Pneumonia Detection completed by a CNN
Pneumonia is a disease that has greatly plagued humanity. Pneumonia is a bacterial infection that causes the air sacs of the lungs to become greatly inflamed and you can get a cough with phlegm, fever, chills, and many other unpleasant symptoms. During the COVID-19 Pandemic, patients who have died have usually had COVID-19, fought it off, and then died due to pneumonia taking advantage of a weakened immune system. It’s important to detect pneumonia in its early stages so that doctors can provide an accurate prescription, and this is what my project aims to do. My project aims to create an algorithm that can detect pneumonia and differentiate lungs with pneumonia from lungs that are healthy.
Pneumonia is an unpleasant disease, so I set out to use a Convolutional Neural Network(CNN) to detect pneumonia from x-rays of lungs of patients who have pneumonia. Any algorithm requires data, so I downloaded a dataset off of Kaggle that has almost 1gb of x-rays of patients who have pneumonia and patients who have normal lungs. I wanted to use a CNN to perform this task. You might ask, what is a CNN? Well, a CNN is a type of algorithm that provides the computer with vision. The algorithm will break down the image into pixels and then observe trends about those individual pixels. The algorithm then assigns these individual pixels, pixellated values, and the process of pooling now begins. The algorithm will take a certain area of the image and then find its max-pooling number. This max-pooling number can then be compared and used to identify the specific image that this might be. Now, let's move onto my code.
There are a few things to unpack from this algorithm. First, we have the imported libraries. They all perform a few different tasks. Numpy helps convert the data into an array, which speeds up the processes of identification. Matplotlib is a mathematical extension of Numpy. Os will provide python with functions that allow it to interact with the operating system of my computer and extract data files. Cv2 also has functions that let the computer read the images. Tqdm will add the progress bars that appear later in the code. Pickle will create the two new files that my code will need to get the accuracy after unpacking this information. DATADIR shows my computer where to go to get the data on my computer and the CATEGORIES show the two different categories and the assignments that images should have. The first for loop’s main function is to loop through the file listed in DATADIR and retrieve the data files that are to be used for testing. Outside of the first function, the code will then print the array of data and the shape of that data. The data is then resized and we begin the process of creating a training dataset from all the X-ray files obtained.
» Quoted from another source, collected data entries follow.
**src/rtl/uart_fifo_bridge.sv**
```systemverilog
// Byte FIFOs between a host and a UART core, with TX and RX handshake FSMs.
// Define UART_FIFO_OVERRUN_EN to drop on RX-full with a sticky rx_overrun flag.
module uart_fifo_bridge #(
  parameter int DEPTH = 8
) (
  input  logic                     clk,
  input  logic                     rst_n,
  input  logic                     tx_wr_en,
  input  logic [7:0]               tx_din,
  output logic                     tx_full,
  output logic [$clog2(DEPTH):0]   tx_count,
  input  logic                     rx_rd_en,
  output logic [7:0]               rx_dout,
  output logic                     rx_empty,
  output logic [$clog2(DEPTH):0]   rx_count,
  output logic                     uart_wr_en,
  output logic [7:0]               uart_din,
  input  logic                     uart_tx_busy,
  input  logic                     uart_rdy,
  output logic                     uart_rdy_clr,
  input  logic [7:0]               uart_dout
`ifdef UART_FIFO_OVERRUN_EN
  ,
  output logic                     rx_overrun,
  input  logic                     overrun_clr
`endif
);

  localparam int AW = $clog2(DEPTH);
  localparam int CW = AW + 1;
  localparam logic [CW-1:0] FULL_CNT = CW'(DEPTH);

  typedef enum logic [1:0] {TX_IDLE, TX_SEND, TX_WAIT} tx_state_t;
  typedef enum logic {RX_IDLE, RX_CLR} rx_state_t;

  function automatic logic [CW-1:0] next_count(input logic [CW-1:0] cnt,
                                               input logic push, input logic pop);
    case ({push, pop})
      2'b10:   return cnt + CW'(1);
      2'b01:   return cnt - CW'(1);
      default: return cnt;
    endcase
  endfunction

  // ---------------- TX FIFO and transmit handshake ----------------
  logic [7:0]    r_tx_mem [DEPTH];
  logic [AW-1:0] r_tx_wptr, r_tx_rptr;
  logic [CW-1:0] r_tx_count;
  logic          r_tx_full;
  tx_state_t     r_tx_state;
  logic          r_uart_wr_en;
  logic [7:0]    r_uart_din;
  logic          w_tx_push, w_tx_pop;
  logic [CW-1:0] w_tx_count_nxt;

  assign w_tx_push      = tx_wr_en && !r_tx_full;
  assign w_tx_pop       = (r_tx_state == TX_IDLE) && (r_tx_count != '0) && !uart_tx_busy;
  assign w_tx_count_nxt = next_count(r_tx_count, w_tx_push, w_tx_pop);

  always_ff @(posedge clk) begin
    if (w_tx_push) r_tx_mem[r_tx_wptr] <= tx_din;
  end

  always_ff @(posedge clk) begin
    if (!rst_n) begin
      r_tx_wptr  <= '0;
      r_tx_rptr  <= '0;
      r_tx_count <= '0;
      r_tx_full  <= 1'b0;
    end else begin
      if (w_tx_push) r_tx_wptr <= r_tx_wptr + AW'(1);
      if (w_tx_pop)  r_tx_rptr <= r_tx_rptr + AW'(1);
      r_tx_count <= w_tx_count_nxt;
      r_tx_full  <= (w_tx_count_nxt == FULL_CNT);
    end
  end

  // Strobe stays high until the core acknowledges by raising busy.
  always_ff @(posedge clk) begin
    if (!rst_n) begin
      r_tx_state   <= TX_IDLE;
      r_uart_wr_en <= 1'b0;
      r_uart_din   <= 8'h00;
    end else begin
      case (r_tx_state)
        TX_IDLE: if (w_tx_pop) begin
          r_uart_din   <= r_tx_mem[r_tx_rptr];
          r_uart_wr_en <= 1'b1;
          r_tx_state   <= TX_SEND;
        end
        TX_SEND: if (uart_tx_busy) begin
          r_uart_wr_en <= 1'b0;
          r_tx_state   <= TX_WAIT;
        end
        TX_WAIT: if (!uart_tx_busy) r_tx_state <= TX_IDLE;
        default: r_tx_state <= TX_IDLE;
      endcase
    end
  end

  // ---------------- RX FIFO and receive handshake ----------------
  logic [7:0]    r_rx_mem [DEPTH];
  logic [AW-1:0] r_rx_wptr, r_rx_rptr;
  logic [CW-1:0] r_rx_count;
  logic          r_rx_empty;
  logic [7:0]    r_rx_dout;
  rx_state_t     r_rx_state;
  logic          r_uart_rdy_clr;
  logic          w_rx_full, w_rx_pop, w_rx_take, w_rx_push, w_rx_ack;
  logic [AW-1:0] w_rx_rptr_nxt;
  logic [CW-1:0] w_rx_count_nxt;
  logic [7:0]    w_rx_head_nxt;

  assign w_rx_full      = (r_rx_count == FULL_CNT);
  assign w_rx_pop       = rx_rd_en && !r_rx_empty;
  assign w_rx_take      = (r_rx_state == RX_IDLE) && uart_rdy;
  assign w_rx_push      = w_rx_take && (!w_rx_full || w_rx_pop);
  assign w_rx_rptr_nxt  = w_rx_pop ? r_rx_rptr + AW'(1) : r_rx_rptr;
  assign w_rx_count_nxt = next_count(r_rx_count, w_rx_push, w_rx_pop);

`ifdef UART_FIFO_OVERRUN_EN
  logic w_rx_drop;
  logic r_rx_overrun;

  assign w_rx_drop  = w_rx_take && w_rx_full && !w_rx_pop;
  assign w_rx_ack   = w_rx_push || w_rx_drop;
  assign rx_overrun = r_rx_overrun;

  // A drop wins over a clear in the same cycle so no loss goes unreported.
  always_ff @(posedge clk) begin
    if (!rst_n)           r_rx_overrun <= 1'b0;
    else if (w_rx_drop)   r_rx_overrun <= 1'b1;
    else if (overrun_clr) r_rx_overrun <= 1'b0;
  end
`else
  assign w_rx_ack = w_rx_push;
`endif

  // Registered show-ahead head: the byte being written lands directly when it becomes head.
  always_comb begin
    w_rx_head_nxt = r_rx_dout;
    if (w_rx_count_nxt != '0) begin
      if (w_rx_push && (r_rx_count == CW'(w_rx_pop))) w_rx_head_nxt = uart_dout;
      else                                              w_rx_head_nxt = r_rx_mem[w_rx_rptr_nxt];
    end
  end

  always_ff @(posedge clk) begin
    if (w_rx_push) r_rx_mem[r_rx_wptr] <= uart_dout;
  end

  always_ff @(posedge clk) begin
    if (!rst_n) begin
      r_rx_wptr  <= '0;
      r_rx_rptr  <= '0;
      r_rx_count <= '0;
      r_rx_empty <= 1'b1;
      r_rx_dout  <= 8'h00;
    end else begin
      if (w_rx_push) r_rx_wptr <= r_rx_wptr + AW'(1);
      r_rx_rptr  <= w_rx_rptr_nxt;
      r_rx_count <= w_rx_count_nxt;
      r_rx_empty <= (w_rx_count_nxt == '0);
      r_rx_dout  <= w_rx_head_nxt;
    end
  end

  always_ff @(posedge clk) begin
    if (!rst_n) begin
      r_rx_state     <= RX_IDLE;
      r_uart_rdy_clr <= 1'b0;
    end else begin
      case (r_rx_state)
        RX_IDLE: if (w_rx_ack) begin
          r_uart_rdy_clr <= 1'b1;
          r_rx_state     <= RX_CLR;
        end
        RX_CLR: if (!uart_rdy) begin
          r_uart_rdy_clr <= 1'b0;
          r_rx_state     <= RX_IDLE;
        end
        default: r_rx_state <= RX_IDLE;
      endcase
    end
  end

  assign tx_full      = r_tx_full;
  assign tx_count     = r_tx_count;
  assign uart_wr_en   = r_uart_wr_en;
  assign uart_din     = r_uart_din;
  assign rx_dout      = r_rx_dout;
  assign rx_empty     = r_rx_empty;
  assign rx_count     = r_rx_count;
  assign uart_rdy_clr = r_uart_rdy_clr;

endmodule

```
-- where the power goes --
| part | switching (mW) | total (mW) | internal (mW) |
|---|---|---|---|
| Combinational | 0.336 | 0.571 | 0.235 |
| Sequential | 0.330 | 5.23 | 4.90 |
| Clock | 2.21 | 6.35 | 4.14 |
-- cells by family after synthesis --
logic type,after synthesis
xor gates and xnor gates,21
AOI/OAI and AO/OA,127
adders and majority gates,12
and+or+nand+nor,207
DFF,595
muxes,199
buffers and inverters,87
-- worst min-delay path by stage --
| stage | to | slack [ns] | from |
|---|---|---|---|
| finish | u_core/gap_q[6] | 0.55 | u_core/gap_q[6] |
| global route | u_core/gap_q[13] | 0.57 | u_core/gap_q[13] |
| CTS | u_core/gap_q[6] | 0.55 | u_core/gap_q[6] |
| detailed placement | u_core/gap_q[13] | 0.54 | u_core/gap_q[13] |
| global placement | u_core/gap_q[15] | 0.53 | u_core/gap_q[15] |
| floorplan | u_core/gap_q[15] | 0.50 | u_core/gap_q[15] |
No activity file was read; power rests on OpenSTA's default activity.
The training data is first created as an empty list, which will soon be filled up. The first function will create the training data that this algorithm will need to use. It creates a path to the normal and pneumonia files and then assigns values to them. A 0 will be pneumonia and a 1 will be normal. It will convert the visual data to an array and then resize to manage the size of the data. The training data list will then have the array and the classifications appended to it. The function is then called back and the length of the data is printed. The algorithm then imports random and shuffles around the data in the training data dataset. It will then randomly print out samples of the dataset and call back the functions to identify the images. The data is then reshaped and we now begin the process of training and identification.
The function will now utilize pickle to create the files that have all the training data on them. After those files are created, they are then opened and we utilize TensorFlow to create this algorithm and get the identifications of the x-rays. The value of the pixels can range between 0–255. We then create our model using Sequential. Sequential is a model that has 1 input tensor and 1 output tensor. It’s simply the type of model that we will be using, there are many others that Keras has to offer. Our model then goes through the process of having the images run through it and completing the convolution of turning everything into pixels and then the max-pooling where the final number is determined. The 3D maps are then converted to 1D vectors. The algorithm then compiles the results and the epochs of training begin.
The epochs undergo training and the final accuracy comes in at 95.91%, fairly good for this algorithm. Hopefully, with further research in this field, we can constantly use these types of algorithms to identify diseases and assist human doctors on making their prognosis.